I am virologist and immunologist and with a strong career focus on RNA Viruses. I will bring to the project more than 35 years of experience with the Coronaviruses including the feline, FIP Virus, Mouse hepatitis virus, and most recently SARS CoV. I have coauthored more than 65 papers on the members of the Coronavirus family, and have made a number of seminal observations including the first demonstration of the location of the receptor binding and membrane fusion domains to the N-terminal and C-terminal halves of the S1-2 open reading frame, the first demonstration of the hypervariable domain localized in the N-terminal S1 domain, and the first detailed cryo-EM structures of the MHV, SARS, and FIP viruses. I have brought the SARS model to me following my move from San Diego to UC Irvine, and we have continued our exploration of the details of the replication of SARS-CoV with studies of the viral subversion of membrane synthesis and assembly to direct the synthesis of double membrane vesicles in infected cells. These vesicles serve as sequestered "factories" where viral macromolecular synthesis is able to take place unimpeded by cellular defenses.

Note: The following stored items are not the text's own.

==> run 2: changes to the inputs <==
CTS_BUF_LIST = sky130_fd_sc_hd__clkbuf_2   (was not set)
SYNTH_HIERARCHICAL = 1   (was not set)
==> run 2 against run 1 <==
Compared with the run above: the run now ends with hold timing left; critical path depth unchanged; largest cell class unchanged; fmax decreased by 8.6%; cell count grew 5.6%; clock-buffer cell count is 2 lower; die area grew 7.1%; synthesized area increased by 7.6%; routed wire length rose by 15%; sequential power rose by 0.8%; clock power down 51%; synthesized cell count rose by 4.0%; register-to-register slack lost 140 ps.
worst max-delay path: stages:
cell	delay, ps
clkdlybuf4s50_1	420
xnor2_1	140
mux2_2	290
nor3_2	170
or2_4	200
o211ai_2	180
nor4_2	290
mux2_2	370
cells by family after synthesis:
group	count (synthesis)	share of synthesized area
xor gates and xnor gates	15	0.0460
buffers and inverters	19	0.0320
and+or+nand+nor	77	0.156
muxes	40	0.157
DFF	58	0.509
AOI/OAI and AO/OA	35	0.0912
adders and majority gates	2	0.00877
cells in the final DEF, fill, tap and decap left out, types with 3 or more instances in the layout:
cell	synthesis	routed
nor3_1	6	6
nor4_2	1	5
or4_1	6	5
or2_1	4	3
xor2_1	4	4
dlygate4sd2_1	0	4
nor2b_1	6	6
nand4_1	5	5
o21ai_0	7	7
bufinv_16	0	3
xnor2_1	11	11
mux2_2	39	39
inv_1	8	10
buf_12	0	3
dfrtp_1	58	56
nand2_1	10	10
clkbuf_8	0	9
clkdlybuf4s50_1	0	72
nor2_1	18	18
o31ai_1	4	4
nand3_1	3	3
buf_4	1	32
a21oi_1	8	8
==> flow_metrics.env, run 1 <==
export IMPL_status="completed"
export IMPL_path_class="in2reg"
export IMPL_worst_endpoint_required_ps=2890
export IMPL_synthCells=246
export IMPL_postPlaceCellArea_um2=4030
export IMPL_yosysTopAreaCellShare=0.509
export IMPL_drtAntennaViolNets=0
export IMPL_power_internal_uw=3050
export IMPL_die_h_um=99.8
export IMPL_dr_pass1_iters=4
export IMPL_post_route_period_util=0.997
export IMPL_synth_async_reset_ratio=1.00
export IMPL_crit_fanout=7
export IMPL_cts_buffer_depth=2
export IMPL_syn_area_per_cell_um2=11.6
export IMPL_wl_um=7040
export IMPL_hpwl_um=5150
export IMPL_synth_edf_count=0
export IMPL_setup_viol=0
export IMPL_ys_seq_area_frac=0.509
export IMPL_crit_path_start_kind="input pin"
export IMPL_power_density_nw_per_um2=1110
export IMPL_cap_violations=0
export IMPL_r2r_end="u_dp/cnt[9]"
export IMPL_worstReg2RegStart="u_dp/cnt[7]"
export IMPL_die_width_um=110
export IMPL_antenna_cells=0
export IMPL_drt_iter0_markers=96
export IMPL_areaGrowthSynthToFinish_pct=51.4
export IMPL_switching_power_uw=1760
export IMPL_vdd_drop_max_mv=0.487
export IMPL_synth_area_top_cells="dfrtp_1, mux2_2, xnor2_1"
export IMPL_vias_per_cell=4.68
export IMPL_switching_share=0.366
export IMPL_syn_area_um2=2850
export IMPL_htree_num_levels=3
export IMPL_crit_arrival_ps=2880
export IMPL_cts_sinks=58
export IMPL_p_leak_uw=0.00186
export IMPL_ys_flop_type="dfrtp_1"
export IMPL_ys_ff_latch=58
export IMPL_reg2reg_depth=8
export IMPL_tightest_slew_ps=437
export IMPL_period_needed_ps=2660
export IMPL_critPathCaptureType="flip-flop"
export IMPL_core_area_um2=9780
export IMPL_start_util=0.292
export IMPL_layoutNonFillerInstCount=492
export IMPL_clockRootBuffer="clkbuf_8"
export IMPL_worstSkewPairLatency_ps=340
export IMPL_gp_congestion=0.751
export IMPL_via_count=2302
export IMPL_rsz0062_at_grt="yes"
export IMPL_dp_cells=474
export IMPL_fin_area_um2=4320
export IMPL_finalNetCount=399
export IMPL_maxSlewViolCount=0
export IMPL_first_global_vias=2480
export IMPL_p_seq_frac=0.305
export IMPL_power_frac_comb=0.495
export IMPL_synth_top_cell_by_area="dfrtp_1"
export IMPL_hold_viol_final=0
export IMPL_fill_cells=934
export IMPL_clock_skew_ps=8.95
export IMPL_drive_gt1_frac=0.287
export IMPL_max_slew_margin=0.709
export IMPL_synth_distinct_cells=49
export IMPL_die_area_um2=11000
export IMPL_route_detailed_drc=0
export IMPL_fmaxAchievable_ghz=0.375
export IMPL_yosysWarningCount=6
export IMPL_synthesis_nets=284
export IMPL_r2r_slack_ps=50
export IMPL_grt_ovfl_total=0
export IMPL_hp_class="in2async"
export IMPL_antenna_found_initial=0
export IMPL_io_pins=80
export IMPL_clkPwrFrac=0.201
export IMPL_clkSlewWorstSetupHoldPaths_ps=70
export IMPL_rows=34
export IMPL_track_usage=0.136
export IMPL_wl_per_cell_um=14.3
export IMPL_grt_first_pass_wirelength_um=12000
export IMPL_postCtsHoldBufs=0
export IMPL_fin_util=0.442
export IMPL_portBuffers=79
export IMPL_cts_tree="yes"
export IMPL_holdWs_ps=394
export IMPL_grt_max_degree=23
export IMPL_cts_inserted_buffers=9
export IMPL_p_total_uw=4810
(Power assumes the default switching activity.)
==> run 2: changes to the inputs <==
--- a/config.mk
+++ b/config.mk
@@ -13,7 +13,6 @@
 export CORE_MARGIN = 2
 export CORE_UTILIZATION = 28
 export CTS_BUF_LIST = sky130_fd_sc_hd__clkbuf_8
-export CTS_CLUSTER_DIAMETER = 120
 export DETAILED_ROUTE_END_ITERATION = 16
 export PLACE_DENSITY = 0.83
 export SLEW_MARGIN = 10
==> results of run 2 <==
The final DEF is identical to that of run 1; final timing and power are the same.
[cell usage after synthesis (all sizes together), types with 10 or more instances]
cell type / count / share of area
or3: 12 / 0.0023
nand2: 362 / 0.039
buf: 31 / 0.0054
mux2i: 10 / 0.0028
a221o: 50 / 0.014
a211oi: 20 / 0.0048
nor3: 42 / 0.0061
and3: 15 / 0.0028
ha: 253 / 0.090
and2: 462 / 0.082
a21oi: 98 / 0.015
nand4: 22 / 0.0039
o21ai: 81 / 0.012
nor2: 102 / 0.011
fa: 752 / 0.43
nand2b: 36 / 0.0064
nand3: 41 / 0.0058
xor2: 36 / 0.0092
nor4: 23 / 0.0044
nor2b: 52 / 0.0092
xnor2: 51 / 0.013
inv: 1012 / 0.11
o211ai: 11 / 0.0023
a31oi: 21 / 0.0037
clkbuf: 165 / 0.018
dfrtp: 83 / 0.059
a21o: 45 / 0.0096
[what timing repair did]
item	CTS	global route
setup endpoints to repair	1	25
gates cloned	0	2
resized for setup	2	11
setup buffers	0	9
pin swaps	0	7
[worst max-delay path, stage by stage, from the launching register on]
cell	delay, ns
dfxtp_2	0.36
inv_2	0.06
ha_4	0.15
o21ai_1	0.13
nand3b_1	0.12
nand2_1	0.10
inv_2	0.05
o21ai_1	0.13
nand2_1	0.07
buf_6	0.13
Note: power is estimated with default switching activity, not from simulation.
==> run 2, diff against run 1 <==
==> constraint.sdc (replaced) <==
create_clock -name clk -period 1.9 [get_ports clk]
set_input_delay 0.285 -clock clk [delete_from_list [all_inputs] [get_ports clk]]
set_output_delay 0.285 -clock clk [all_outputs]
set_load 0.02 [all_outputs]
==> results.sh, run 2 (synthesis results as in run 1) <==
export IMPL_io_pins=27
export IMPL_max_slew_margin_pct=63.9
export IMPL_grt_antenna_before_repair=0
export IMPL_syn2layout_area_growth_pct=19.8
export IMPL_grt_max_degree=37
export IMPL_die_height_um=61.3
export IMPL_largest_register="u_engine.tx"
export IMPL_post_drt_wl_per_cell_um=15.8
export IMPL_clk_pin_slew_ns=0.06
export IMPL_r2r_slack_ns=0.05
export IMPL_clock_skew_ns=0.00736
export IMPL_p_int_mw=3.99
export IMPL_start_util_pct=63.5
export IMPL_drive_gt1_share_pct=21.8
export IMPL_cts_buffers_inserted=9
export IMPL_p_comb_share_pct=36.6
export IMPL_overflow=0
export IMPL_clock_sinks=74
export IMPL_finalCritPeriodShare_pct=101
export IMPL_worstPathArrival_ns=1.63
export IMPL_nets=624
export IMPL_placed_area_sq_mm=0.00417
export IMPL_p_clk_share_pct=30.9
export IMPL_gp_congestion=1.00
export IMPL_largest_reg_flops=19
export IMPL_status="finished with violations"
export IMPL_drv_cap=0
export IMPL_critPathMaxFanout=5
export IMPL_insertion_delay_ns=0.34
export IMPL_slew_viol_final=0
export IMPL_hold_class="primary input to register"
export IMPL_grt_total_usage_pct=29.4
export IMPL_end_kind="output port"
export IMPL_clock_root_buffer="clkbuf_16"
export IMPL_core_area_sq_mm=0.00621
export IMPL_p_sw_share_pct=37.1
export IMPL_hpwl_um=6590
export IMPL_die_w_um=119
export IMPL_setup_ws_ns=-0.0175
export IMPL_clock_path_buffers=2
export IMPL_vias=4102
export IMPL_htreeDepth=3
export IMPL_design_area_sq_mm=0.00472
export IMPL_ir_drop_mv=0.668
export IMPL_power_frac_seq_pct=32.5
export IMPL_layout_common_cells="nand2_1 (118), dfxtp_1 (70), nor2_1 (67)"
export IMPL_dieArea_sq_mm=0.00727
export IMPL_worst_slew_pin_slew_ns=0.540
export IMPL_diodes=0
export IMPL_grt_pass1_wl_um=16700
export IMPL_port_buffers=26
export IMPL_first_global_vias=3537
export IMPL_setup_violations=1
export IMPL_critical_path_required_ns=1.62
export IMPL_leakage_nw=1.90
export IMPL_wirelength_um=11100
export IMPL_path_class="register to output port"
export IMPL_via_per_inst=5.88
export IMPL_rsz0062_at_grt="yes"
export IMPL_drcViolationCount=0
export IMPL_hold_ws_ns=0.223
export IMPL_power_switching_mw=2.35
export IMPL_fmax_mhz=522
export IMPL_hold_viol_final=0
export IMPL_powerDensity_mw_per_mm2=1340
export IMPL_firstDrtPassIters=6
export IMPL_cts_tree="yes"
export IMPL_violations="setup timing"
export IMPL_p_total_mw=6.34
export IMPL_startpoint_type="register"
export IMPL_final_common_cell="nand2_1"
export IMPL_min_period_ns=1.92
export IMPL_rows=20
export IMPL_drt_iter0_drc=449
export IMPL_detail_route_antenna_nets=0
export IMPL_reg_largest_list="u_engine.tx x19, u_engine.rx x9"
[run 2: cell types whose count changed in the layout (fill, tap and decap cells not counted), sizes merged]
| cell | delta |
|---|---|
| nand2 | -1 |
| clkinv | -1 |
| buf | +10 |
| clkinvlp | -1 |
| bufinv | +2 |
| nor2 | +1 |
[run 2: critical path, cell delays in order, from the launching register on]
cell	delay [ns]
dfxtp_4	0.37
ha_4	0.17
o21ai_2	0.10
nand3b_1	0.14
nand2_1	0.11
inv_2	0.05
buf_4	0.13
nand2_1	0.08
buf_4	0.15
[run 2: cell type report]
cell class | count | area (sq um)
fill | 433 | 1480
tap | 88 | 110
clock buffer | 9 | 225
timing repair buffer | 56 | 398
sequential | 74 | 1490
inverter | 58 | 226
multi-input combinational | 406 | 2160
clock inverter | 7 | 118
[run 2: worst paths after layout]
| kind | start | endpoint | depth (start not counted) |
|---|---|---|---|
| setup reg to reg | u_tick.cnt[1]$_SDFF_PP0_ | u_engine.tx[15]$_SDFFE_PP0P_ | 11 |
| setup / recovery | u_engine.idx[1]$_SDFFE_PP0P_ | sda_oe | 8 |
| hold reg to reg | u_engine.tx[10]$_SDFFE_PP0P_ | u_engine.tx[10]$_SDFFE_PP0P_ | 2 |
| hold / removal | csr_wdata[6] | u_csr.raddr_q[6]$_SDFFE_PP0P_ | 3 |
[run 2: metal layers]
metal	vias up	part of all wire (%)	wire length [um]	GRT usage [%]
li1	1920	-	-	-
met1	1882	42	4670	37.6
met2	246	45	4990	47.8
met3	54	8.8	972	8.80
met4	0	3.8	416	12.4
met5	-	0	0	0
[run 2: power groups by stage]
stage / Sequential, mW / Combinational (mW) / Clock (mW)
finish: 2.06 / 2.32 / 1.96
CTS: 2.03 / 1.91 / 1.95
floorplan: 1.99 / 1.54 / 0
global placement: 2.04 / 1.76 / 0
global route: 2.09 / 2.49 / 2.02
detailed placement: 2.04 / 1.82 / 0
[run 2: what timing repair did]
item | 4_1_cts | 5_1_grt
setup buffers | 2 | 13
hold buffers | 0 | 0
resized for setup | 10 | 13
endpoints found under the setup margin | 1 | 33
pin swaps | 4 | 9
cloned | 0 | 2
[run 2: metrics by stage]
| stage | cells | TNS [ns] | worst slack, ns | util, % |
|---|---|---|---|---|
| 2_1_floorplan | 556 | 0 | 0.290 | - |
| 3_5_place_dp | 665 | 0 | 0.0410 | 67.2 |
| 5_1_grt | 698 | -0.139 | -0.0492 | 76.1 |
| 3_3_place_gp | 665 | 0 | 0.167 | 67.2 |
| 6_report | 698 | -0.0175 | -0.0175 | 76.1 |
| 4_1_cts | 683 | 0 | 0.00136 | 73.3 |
File: src/rtl/shdr_pkg.sv
package shdr_pkg;

   localparam logic [1:0] HDR_CODE_ZERO = 2'b01;
   localparam logic [1:0] HDR_CODE_ONE  = 2'b10;

   typedef struct packed {
      logic bit_val;
      logic illegal;
   } hdr_dec_t;

   function automatic hdr_dec_t decode_hdr(input logic [1:0] code);
      hdr_dec_t d;
      d.bit_val = (code == HDR_CODE_ONE);
      d.illegal = (code != HDR_CODE_ONE) && (code != HDR_CODE_ZERO);
      return d;
   endfunction

endpackage

File: src/rtl/shdr_hdr_decode.sv
module shdr_hdr_decode
   import shdr_pkg::*;
(
   input  logic       blk_vld,
   input  logic [1:0] hdr_in,
   output logic       bit_out,
   output logic       bad_out
);

   hdr_dec_t dec;

   always_comb begin
      dec     = decode_hdr(hdr_in);
      bit_out = dec.bit_val;
      bad_out = blk_vld && dec.illegal;
   end

endmodule

File: src/rtl/shdr_lock_track.sv
module shdr_lock_track #(
   parameter int LOSS_COUNT = 16
) (
   input  logic clk,
   input  logic rst_n,
   input  logic blk_vld,
   input  logic start,
   input  logic bad,
   output logic locked_o,
   output logic lose_o
);

   localparam int CW = $clog2(LOSS_COUNT + 1);
   localparam logic [CW-1:0] RUN_MAX = CW'(LOSS_COUNT);

   logic [CW-1:0] run_q, run_nxt;
   logic          lock_q, lock_nxt;

   always_comb begin
      run_nxt = run_q;
      if (blk_vld) begin
         if (start)
            run_nxt = bad ? CW'(1) : '0;
         else if (bad)
            run_nxt = (run_q == RUN_MAX) ? run_q : run_q + CW'(1);
         else
            run_nxt = '0;
      end
      lose_o   = blk_vld && !start && bad && (run_nxt == RUN_MAX);
      lock_nxt = lock_q;
      if (blk_vld && start)
         lock_nxt = 1'b1;
      else if (lose_o)
         lock_nxt = 1'b0;
   end

   always_ff @(posedge clk) begin
      if (!rst_n) begin
         run_q  <= '0;
         lock_q <= 1'b0;
      end else begin
         run_q  <= run_nxt;
         lock_q <= lock_nxt;
      end
   end

   assign locked_o = lock_q;


   run_bound_chk: assert property (@(posedge clk) disable iff (!rst_n)
      run_q <= RUN_MAX);


   loss_edge_chk: assert property (@(posedge clk) disable iff (!rst_n)
      (run_q == RUN_MAX - CW'(1)) && blk_vld && bad && !start |=> !locked_o);


   short_run_chk: assert property (@(posedge clk) disable iff (!rst_n)
      locked_o && (run_q < RUN_MAX - CW'(1)) && !(blk_vld && start) |=> locked_o);

endmodule

File: src/rtl/shdr_word_collect.sv
module shdr_word_collect #(
   parameter int WORD_BITS = 32
) (
   input  logic                 clk,
   input  logic                 rst_n,
   input  logic                 blk_vld,
   input  logic                 start,
   input  logic                 bit_in,
   input  logic                 lose,
   output logic [WORD_BITS-1:0] word_o,
   output logic                 vld_o
);

   localparam int IW = $clog2(WORD_BITS + 1);
   localparam logic [IW-1:0] IDX_FULL = IW'(WORD_BITS);

   logic                 active_q;
   logic [IW-1:0]        idx_q, idx_nxt;
   logic [WORD_BITS-1:0] sh_q, sh_nxt;
   logic                 take, done;

   always_comb begin
      take    = blk_vld && !lose && (start || active_q);
      sh_nxt  = start ? {{(WORD_BITS-1){1'b0}}, bit_in} : {sh_q[WORD_BITS-2:0], bit_in};
      idx_nxt = start ? IW'(1) : idx_q + IW'(1);
      done    = take && (idx_nxt == IDX_FULL);
   end

   always_ff @(posedge clk) begin
      if (!rst_n) begin
         active_q <= 1'b0;
         idx_q    <= '0;
         sh_q     <= '0;
         word_o   <= '0;
         vld_o    <= 1'b0;
      end else begin
         vld_o <= 1'b0;
         if (blk_vld && lose) begin
            active_q <= 1'b0;
            idx_q    <= '0;
         end else if (take) begin
            sh_q     <= sh_nxt;
            idx_q    <= idx_nxt;
            active_q <= !done;
            if (done) begin
               word_o <= sh_nxt;
               vld_o  <= 1'b1;
            end
         end
      end
   end


   vld_single_chk: assert property (@(posedge clk) disable iff (!rst_n)
      vld_o |=> !vld_o);


   idx_range_chk: assert property (@(posedge clk) disable iff (!rst_n)
      idx_q <= IDX_FULL);


   word_hold_chk: assert property (@(posedge clk) disable iff (!rst_n)
      !vld_o |-> word_o == $past(word_o));

endmodule

File: src/rtl/shdr_word_rx.sv
module shdr_word_rx #(
   parameter int WORD_BITS  = 32,
   parameter int LOSS_COUNT = 16
) (
   input  logic                 clk,
   input  logic                 rst_n,
   input  logic                 blk_vld,
   input  logic [1:0]           blk_hdr,
   input  logic                 mb_start,
   output logic [WORD_BITS-1:0] sync_word,
   output logic                 word_vld,
   output logic                 hdr_err,
   output logic                 locked
);

   generate
      if (WORD_BITS < 2) begin : g_bad_word
         $error("shdr_word_rx: WORD_BITS must be at least 2");
      end
      if (LOSS_COUNT < 2) begin : g_bad_loss
         $error("shdr_word_rx: LOSS_COUNT must be at least 2");
      end
   endgenerate

   logic dec_bit, dec_bad, lose, err_q;

   shdr_hdr_decode u_dec (
      .blk_vld (blk_vld),
      .hdr_in  (blk_hdr),
      .bit_out (dec_bit),
      .bad_out (dec_bad)
   );

   shdr_lock_track #(.LOSS_COUNT(LOSS_COUNT)) u_lock (
      .clk      (clk),
      .rst_n    (rst_n),
      .blk_vld  (blk_vld),
      .start    (mb_start),
      .bad      (dec_bad),
      .locked_o (locked),
      .lose_o   (lose)
   );

   shdr_word_collect #(.WORD_BITS(WORD_BITS)) u_col (
      .clk     (clk),
      .rst_n   (rst_n),
      .blk_vld (blk_vld),
      .start   (mb_start),
      .bit_in  (dec_bit),
      .lose    (lose),
      .word_o  (sync_word),
      .vld_o   (word_vld)
   );

   always_ff @(posedge clk) begin
      if (!rst_n) err_q <= 1'b0;
      else        err_q <= dec_bad;
   end
   assign hdr_err = err_q;


   bad_hdr_flag_chk: assert property (@(posedge clk) disable iff (!rst_n)
      blk_vld && (blk_hdr == 2'b00 || blk_hdr == 2'b11) |=> hdr_err);


   idle_no_flag_chk: assert property (@(posedge clk) disable iff (!rst_n)
      !blk_vld |=> !hdr_err);


   regain_chk: assert property (@(posedge clk) disable iff (!rst_n)
      blk_vld && mb_start |=> locked);


   stay_down_chk: assert property (@(posedge clk) disable iff (!rst_n)
      !locked && !(blk_vld && mb_start) |=> !locked);


   word_locked_chk: assert property (@(posedge clk) disable iff (!rst_n)
      word_vld |-> locked);

endmodule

I have also gained extensive experience with in vivo models of the viral infection in the CNS and periphery following MHV and SARS infections. The CNS model which we established with Mab resistant variants of the virus forms the basis a model of virally induced demyelination that informs investigators about the details of white matter damage and repair resembling features of MS.
My colleagues and I held a contract and ROI support at my former institution, The Scripps Research Institute, during the period after the appearance of SARS CoV, and my group published more than 20 papers on the structural and cell biology of the SARS virus. That information will be of value in pursuing the detailed examination of COVID-19. These viruses are, after all close relatives, sharing a major branch of the Coronaviridae. Among the resources we have available are molecular clones of the entire genome of SARS CoV in both mammalian expression and BAC vectors. This collection, totaling more than 200 constructs will allow direct one to one comparisons of the similar regions of the two viruses, and will help us to expedite the necessary cloning to produce parallel reagents for COVID-19.